At this point in time the cataclysmic events of today’s world precipitated by Putin’s invasion of Ukraine is typified in our reading (Luke 13:1-9). We are consumed with the fact that we are virtually a hairs breath from a global war. The contrast between fear, pessimism and hope is all around us as we are immersed in these emotions. The way in which our world leaders have responded can be characterized as either followers of Pilate or Jesus. And what about the news media repeatedly running video clips emphasizing the graphically horrific scenes of massacre in the Ukraine, titillating viewers to want more, distracting them from the real news. How many times did the media need to show the despicable scene in which a police officer pressed his knee to George Floyd’s neck killing him? Do we need to see the January 6, 2021 siege of the Capitol to know that it was an act of treason? And does a reporter need to stand in freezing snow up to his or her knees to convince us it’s snowing? Yet, every time the scenes are shown, we look and are hungry for more

For us the personal tragedy of the Ukrainian people is just a minor inconvenience characterized by the rising price of gasoline and to some extent, inflation, although economists will tell us that began long before Russia invaded Ukraine. Does the response of our world leaders engender hope or instill fear?

Jesus never appealed to those passions, not even as he entered Jerusalem, not even on Good Friday. Along the road of his life, Jesus dispels fear wherever he encounters it, and he challenges our cynicism and despair, urging us to give hatred no room.

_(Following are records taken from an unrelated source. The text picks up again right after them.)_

### src/flat_wrapper.sv
// flat-port wrapper written by rule: the top's interface ports become plain ports
module imm_extend_pipe_flat import imm_pkg::*;
#(
  parameter int IN_W  = 4,
  parameter int OUT_W = 11,
  parameter int SHAMT = 1
)
  (clk, rst, bus_in_valid, bus_in_data, bus_in_mode, bus_out_ready, bus_in_ready, bus_out_valid, bus_out_data, bus_out_ovf);
  imm_extend_pipe_if #(.IN_W(IN_W), .OUT_W(OUT_W)) bus_i ();
  input logic clk;
  input logic rst;
  input wire logic [$bits(bus_i.in_valid)-1:0] bus_in_valid;
  input wire logic [$bits(bus_i.in_data)-1:0] bus_in_data;
  input wire logic [$bits(bus_i.in_mode)-1:0] bus_in_mode;
  input wire logic [$bits(bus_i.out_ready)-1:0] bus_out_ready;
  output wire logic [$bits(bus_i.in_ready)-1:0] bus_in_ready;
  output wire logic [$bits(bus_i.out_valid)-1:0] bus_out_valid;
  output wire logic [$bits(bus_i.out_data)-1:0] bus_out_data;
  output wire logic [$bits(bus_i.out_ovf)-1:0] bus_out_ovf;
  assign bus_i.in_valid = bus_in_valid;
  assign bus_i.in_data = bus_in_data;
  assign bus_i.in_mode = bus_in_mode;
  assign bus_i.out_ready = bus_out_ready;
  assign bus_in_ready = bus_i.in_ready;
  assign bus_out_valid = bus_i.out_valid;
  assign bus_out_data = bus_i.out_data;
  assign bus_out_ovf = bus_i.out_ovf;
  imm_extend_pipe #(.IN_W(IN_W), .OUT_W(OUT_W), .SHAMT(SHAMT)) u_core (.clk(clk), .rst(rst), .bus(bus_i));
endmodule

When Jesus sees people knotted up and tense at the mention of the murdered Galileans and the Tower of Siloam, he responds with a playful tale, creating a space in time where hope can rise:

A man comes to check on his fig tree (and everyone knows the fig tree is Israel’s symbol, the tree that lives for centuries, the tree that has many fruiting times each year, the tree that gives fruit and oil and shade and holds onto life.) But this fig tree has no fruit. Impatiently the man says to the gardener, ‘It’s been three years, and no fruit! Cut it down.’ But the gardener says, ‘Give it another year, and I’ll fertilize it and hoe around it, and then come and see.’

And who would this patient gardener be, if not God? And what is this tale about, if it is not about growing hope? Preparing ourselves for Easter requires giving up our addiction to a dystopian view of our lives. Easter requires us to hoe around our own roots, to feed our hope and not our pessimism, and to bide our time, till what is fruitful in us can emerge and be seen.

(Adapted from Nancy Rockwell, “The Bite of the Apple,” February 21, 2016.)